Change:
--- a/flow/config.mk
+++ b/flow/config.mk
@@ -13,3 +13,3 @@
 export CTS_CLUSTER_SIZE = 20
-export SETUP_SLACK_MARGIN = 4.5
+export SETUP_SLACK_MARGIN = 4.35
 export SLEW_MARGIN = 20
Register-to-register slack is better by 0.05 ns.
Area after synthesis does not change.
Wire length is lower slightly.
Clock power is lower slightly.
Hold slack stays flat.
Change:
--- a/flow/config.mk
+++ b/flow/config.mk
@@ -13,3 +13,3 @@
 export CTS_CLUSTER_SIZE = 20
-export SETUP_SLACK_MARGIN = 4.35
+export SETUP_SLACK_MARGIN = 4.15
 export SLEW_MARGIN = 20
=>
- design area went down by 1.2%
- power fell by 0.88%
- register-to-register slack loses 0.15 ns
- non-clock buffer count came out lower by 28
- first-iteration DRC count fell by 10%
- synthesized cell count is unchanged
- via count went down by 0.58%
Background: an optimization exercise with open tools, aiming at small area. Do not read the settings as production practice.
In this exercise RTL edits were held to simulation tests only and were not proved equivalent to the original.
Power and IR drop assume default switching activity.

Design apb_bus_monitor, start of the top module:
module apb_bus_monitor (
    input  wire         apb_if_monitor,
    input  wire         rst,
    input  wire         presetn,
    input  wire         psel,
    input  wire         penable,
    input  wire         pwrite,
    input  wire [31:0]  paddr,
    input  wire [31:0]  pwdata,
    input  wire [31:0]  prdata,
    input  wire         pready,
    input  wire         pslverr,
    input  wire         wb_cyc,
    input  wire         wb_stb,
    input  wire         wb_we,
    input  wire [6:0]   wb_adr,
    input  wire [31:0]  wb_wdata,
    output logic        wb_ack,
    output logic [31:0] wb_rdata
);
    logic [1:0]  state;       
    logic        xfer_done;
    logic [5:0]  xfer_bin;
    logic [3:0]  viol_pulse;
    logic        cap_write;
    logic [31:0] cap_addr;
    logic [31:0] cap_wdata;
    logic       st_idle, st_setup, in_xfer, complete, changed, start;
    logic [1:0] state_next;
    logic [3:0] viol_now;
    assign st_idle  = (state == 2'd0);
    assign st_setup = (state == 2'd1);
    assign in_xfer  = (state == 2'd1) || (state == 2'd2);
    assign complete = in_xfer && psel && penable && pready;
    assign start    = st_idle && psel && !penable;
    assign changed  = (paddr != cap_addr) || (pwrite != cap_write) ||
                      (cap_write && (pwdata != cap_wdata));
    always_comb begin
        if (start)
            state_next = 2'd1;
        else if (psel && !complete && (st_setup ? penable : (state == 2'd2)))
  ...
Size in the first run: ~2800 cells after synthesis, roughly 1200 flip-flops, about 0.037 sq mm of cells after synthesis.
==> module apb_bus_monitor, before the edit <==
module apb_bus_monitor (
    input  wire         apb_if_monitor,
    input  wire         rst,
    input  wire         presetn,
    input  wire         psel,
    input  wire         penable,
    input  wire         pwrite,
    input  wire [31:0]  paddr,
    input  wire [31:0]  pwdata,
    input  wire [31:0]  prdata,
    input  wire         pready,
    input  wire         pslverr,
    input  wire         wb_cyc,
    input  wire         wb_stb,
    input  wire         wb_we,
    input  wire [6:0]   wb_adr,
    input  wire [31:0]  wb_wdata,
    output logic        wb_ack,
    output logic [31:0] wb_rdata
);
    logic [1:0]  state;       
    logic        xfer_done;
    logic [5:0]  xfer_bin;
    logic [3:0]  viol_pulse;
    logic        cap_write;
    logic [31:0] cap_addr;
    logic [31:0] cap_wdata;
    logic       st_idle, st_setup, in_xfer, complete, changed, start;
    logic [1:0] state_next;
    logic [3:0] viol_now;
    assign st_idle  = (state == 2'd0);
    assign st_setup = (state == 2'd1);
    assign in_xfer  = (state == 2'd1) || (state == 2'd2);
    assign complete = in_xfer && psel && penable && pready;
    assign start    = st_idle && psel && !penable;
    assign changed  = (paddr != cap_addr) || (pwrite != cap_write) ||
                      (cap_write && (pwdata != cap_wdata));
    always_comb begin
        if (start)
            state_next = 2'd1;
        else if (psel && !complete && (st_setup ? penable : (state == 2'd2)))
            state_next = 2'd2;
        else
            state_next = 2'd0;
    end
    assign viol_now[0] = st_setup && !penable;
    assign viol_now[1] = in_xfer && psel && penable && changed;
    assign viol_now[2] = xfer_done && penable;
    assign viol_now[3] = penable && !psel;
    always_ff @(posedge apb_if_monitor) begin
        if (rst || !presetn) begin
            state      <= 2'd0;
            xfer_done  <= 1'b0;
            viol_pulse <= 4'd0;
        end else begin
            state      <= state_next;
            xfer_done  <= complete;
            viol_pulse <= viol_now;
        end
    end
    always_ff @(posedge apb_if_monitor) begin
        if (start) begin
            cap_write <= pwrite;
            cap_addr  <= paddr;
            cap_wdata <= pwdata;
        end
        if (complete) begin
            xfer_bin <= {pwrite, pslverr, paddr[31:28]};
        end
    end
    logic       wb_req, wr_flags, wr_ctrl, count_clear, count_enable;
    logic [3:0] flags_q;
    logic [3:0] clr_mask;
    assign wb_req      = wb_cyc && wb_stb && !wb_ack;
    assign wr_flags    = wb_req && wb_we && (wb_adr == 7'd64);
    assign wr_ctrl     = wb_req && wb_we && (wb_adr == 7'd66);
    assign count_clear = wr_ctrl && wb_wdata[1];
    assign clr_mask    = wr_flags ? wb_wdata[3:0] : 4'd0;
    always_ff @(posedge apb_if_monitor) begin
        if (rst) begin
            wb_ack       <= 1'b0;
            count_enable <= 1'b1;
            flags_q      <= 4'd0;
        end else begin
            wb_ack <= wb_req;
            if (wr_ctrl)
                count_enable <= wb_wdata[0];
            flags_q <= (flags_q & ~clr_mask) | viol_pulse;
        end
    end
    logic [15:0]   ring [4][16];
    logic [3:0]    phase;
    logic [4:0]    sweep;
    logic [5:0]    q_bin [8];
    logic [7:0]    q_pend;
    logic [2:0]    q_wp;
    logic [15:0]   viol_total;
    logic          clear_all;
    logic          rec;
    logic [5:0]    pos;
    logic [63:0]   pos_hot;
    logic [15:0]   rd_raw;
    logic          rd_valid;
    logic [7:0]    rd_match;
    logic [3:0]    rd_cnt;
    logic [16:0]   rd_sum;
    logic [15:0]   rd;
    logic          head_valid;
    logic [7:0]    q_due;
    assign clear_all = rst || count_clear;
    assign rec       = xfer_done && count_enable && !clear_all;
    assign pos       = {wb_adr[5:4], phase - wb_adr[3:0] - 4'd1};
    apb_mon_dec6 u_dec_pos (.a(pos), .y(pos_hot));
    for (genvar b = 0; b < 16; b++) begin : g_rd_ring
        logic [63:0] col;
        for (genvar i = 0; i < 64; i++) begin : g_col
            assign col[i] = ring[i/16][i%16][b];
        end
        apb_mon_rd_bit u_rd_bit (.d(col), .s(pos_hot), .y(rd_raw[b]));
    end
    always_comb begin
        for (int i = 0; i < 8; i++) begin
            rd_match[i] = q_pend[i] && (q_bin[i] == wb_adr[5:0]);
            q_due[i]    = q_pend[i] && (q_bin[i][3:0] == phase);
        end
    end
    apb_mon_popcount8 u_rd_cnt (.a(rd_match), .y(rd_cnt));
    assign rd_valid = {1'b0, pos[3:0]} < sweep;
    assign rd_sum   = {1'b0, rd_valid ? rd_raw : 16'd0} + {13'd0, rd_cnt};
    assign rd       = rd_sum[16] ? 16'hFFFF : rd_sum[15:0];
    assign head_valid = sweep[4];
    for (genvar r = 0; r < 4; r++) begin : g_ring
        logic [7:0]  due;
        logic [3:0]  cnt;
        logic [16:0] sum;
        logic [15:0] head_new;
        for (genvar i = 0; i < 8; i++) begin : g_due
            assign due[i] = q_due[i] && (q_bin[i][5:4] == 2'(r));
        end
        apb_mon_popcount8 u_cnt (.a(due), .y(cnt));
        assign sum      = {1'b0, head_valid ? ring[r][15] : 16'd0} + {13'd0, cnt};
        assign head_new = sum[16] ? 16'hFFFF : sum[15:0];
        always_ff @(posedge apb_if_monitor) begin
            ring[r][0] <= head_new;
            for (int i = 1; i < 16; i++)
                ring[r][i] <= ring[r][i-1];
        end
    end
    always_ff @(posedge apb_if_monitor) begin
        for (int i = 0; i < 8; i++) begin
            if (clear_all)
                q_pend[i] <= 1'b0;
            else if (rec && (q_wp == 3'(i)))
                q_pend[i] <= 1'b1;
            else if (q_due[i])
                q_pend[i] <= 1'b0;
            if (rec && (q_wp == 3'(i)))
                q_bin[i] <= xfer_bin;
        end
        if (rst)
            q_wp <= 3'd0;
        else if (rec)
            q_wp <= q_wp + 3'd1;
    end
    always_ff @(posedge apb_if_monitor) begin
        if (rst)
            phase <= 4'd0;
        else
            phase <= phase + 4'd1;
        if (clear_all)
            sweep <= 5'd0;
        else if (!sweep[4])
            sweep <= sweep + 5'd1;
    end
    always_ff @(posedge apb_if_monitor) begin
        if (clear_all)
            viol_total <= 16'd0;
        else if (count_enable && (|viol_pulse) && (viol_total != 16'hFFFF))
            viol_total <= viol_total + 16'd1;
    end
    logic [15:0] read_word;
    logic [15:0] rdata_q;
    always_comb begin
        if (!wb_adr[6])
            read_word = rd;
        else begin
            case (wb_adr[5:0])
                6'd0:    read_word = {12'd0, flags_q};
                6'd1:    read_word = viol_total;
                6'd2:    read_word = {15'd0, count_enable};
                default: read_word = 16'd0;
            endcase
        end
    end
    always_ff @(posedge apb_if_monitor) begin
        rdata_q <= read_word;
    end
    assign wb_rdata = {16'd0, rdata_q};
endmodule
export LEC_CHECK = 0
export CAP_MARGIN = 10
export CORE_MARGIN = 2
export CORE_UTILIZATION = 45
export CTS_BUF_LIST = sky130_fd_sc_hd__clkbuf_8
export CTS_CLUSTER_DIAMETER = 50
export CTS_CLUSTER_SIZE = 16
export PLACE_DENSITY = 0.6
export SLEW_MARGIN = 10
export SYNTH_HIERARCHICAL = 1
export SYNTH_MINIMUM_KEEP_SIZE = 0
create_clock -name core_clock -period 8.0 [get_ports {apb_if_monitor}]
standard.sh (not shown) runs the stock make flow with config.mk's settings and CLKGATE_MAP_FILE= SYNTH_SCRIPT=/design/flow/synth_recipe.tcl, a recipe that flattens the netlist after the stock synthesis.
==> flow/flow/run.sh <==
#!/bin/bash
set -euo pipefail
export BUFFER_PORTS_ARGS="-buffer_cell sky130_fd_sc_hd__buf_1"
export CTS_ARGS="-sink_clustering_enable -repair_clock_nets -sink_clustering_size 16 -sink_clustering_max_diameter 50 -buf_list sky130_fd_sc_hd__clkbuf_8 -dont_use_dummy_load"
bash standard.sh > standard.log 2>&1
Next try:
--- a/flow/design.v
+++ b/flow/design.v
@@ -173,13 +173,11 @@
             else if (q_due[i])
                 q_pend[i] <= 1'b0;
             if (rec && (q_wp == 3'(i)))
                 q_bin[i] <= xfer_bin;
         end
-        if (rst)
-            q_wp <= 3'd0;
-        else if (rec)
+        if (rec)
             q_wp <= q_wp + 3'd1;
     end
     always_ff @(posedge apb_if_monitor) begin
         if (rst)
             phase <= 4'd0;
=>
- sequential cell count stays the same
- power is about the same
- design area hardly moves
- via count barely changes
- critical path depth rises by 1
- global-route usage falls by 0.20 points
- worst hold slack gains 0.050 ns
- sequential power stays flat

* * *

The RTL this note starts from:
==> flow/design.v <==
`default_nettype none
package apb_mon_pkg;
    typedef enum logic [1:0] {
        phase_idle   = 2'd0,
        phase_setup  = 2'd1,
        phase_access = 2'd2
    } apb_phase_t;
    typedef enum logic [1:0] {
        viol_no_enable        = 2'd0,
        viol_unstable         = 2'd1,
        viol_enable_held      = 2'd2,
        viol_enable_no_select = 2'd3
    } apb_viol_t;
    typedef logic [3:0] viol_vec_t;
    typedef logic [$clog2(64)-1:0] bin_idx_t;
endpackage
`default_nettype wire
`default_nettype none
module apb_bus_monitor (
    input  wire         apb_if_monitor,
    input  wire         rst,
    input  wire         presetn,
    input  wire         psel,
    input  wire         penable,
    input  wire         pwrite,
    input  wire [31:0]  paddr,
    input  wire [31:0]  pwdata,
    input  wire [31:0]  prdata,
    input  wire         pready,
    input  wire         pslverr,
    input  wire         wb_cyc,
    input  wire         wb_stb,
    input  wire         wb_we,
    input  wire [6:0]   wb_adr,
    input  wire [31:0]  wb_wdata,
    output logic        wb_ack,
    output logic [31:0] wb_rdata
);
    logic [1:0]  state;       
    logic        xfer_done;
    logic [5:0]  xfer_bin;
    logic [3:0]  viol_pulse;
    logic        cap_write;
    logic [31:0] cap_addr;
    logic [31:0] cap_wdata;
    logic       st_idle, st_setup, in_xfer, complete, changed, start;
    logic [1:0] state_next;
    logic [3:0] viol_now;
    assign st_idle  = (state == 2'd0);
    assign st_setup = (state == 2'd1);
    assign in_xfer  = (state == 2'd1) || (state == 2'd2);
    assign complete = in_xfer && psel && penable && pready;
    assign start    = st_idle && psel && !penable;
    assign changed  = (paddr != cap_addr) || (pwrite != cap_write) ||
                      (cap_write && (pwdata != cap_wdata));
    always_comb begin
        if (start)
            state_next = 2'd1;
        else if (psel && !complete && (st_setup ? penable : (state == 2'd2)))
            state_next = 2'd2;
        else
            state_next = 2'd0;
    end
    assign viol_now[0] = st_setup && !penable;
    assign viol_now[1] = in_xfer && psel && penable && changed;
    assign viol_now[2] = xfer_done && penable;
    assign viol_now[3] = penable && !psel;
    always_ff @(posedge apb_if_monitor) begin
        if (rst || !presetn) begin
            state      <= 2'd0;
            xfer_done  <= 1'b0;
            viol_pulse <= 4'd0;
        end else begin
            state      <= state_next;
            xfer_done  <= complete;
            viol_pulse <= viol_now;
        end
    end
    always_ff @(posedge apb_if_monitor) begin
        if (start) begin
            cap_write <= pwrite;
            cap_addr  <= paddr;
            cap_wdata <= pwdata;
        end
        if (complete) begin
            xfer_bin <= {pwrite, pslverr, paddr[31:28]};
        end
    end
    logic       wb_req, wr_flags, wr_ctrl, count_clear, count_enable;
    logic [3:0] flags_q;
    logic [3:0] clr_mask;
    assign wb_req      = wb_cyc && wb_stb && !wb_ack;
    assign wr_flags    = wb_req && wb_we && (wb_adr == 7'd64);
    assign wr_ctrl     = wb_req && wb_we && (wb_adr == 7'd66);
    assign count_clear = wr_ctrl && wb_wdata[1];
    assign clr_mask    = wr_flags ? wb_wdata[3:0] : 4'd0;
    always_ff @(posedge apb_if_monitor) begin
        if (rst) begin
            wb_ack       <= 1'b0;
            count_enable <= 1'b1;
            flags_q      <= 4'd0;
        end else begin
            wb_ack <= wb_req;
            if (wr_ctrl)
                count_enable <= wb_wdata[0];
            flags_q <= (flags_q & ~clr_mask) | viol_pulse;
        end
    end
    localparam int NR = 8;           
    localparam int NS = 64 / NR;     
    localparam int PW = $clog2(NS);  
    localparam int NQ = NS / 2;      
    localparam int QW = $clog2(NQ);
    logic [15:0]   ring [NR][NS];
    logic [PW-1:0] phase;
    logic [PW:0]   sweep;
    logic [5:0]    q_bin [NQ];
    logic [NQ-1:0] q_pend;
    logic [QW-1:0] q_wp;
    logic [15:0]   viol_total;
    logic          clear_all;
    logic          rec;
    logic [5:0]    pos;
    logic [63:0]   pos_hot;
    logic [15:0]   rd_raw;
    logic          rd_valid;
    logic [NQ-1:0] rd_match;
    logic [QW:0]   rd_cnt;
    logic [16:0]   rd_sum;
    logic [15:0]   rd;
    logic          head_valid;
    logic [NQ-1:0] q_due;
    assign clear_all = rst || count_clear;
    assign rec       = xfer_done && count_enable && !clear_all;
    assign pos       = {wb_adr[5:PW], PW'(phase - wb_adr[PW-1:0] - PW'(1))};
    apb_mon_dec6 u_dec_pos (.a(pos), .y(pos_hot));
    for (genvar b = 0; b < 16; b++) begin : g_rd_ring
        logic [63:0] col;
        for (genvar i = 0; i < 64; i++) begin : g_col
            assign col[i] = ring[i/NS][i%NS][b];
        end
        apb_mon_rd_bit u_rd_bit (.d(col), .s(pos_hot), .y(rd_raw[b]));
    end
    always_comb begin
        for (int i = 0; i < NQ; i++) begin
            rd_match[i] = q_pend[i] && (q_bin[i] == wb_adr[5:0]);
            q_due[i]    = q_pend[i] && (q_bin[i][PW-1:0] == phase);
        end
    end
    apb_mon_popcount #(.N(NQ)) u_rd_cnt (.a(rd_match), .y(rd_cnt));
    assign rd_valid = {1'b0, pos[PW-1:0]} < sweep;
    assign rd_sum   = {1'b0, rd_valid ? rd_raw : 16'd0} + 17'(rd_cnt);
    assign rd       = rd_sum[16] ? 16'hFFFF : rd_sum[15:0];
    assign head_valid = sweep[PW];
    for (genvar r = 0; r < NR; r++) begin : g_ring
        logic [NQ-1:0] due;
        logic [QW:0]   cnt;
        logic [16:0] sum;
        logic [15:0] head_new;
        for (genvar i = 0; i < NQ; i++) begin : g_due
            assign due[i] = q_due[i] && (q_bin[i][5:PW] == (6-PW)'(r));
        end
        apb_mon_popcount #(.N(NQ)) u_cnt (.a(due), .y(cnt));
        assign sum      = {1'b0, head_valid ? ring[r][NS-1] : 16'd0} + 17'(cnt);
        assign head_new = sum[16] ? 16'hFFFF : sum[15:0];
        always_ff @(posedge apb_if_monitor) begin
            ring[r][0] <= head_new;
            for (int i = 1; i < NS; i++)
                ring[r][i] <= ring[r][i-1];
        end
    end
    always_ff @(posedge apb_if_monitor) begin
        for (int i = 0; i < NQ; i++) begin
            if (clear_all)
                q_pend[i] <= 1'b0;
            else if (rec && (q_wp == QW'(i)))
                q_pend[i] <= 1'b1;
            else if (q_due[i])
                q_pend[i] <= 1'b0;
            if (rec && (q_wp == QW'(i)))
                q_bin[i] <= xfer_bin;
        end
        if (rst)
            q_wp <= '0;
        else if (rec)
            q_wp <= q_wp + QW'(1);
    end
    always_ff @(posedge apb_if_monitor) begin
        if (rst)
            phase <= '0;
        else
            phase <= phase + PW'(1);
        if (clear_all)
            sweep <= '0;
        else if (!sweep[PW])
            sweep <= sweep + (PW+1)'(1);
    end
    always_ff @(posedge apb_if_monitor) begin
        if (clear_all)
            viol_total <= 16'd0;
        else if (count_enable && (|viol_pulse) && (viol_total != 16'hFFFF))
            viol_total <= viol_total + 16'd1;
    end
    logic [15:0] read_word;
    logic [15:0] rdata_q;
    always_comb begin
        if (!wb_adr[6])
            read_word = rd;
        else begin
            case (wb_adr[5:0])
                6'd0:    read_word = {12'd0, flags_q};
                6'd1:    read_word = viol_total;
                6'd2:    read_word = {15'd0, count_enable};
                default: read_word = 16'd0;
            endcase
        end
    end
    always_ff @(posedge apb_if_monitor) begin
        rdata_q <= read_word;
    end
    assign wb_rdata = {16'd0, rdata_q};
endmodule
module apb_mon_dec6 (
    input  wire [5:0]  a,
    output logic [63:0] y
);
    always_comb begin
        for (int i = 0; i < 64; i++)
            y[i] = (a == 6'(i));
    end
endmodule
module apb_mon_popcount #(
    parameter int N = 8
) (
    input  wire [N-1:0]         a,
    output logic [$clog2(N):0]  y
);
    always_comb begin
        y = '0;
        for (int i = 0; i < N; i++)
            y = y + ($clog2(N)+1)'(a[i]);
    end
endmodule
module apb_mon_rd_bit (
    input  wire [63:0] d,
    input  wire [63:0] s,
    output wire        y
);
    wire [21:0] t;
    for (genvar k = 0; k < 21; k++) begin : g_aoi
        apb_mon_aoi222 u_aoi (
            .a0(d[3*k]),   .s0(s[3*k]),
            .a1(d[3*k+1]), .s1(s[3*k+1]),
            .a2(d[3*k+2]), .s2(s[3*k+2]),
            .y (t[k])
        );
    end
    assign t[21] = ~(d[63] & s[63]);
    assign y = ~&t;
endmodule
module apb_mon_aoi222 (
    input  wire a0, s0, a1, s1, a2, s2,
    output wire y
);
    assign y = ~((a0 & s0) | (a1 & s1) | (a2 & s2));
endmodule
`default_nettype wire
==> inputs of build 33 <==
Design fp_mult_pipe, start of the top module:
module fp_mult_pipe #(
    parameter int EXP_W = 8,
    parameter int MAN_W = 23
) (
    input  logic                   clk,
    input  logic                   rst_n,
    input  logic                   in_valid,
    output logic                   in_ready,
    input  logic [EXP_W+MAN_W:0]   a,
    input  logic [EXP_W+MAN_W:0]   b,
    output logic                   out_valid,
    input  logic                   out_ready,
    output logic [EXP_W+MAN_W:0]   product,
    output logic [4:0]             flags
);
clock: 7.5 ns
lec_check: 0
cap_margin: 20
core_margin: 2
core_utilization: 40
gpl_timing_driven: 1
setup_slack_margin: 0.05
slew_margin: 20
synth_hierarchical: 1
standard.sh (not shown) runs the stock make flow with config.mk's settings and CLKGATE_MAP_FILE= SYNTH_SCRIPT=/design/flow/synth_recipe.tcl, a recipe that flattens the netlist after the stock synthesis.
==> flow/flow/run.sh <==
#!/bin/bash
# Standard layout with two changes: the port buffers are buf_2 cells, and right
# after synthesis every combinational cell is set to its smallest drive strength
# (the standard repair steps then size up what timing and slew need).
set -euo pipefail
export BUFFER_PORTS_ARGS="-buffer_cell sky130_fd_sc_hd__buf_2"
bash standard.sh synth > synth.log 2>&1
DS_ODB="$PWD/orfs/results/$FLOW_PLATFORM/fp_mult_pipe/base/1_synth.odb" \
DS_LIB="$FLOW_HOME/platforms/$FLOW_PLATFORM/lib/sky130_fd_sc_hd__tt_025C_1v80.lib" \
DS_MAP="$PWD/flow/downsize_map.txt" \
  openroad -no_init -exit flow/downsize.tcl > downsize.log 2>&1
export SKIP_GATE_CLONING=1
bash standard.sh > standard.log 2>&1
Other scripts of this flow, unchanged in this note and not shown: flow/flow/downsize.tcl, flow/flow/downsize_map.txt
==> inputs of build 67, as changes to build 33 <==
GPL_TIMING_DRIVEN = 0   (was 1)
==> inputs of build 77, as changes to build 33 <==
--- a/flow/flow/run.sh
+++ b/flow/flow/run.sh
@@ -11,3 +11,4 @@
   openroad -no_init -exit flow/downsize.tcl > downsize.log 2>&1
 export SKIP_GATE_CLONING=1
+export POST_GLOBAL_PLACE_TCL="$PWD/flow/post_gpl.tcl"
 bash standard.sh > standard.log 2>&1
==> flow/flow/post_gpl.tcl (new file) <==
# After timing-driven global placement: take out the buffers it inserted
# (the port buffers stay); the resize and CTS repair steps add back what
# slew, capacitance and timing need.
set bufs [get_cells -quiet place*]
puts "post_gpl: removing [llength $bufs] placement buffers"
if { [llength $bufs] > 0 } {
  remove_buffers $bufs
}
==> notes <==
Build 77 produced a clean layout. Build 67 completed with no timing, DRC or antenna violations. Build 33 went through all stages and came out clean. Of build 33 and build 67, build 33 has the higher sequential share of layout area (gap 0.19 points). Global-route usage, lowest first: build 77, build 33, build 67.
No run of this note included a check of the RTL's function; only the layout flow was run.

What you have to do
The expected result is every line from the material above that includes "steps".

Answer section
# (the standard repair steps then size up what timing and slew need).
# (the port buffers stay); the resize and CTS repair steps add back what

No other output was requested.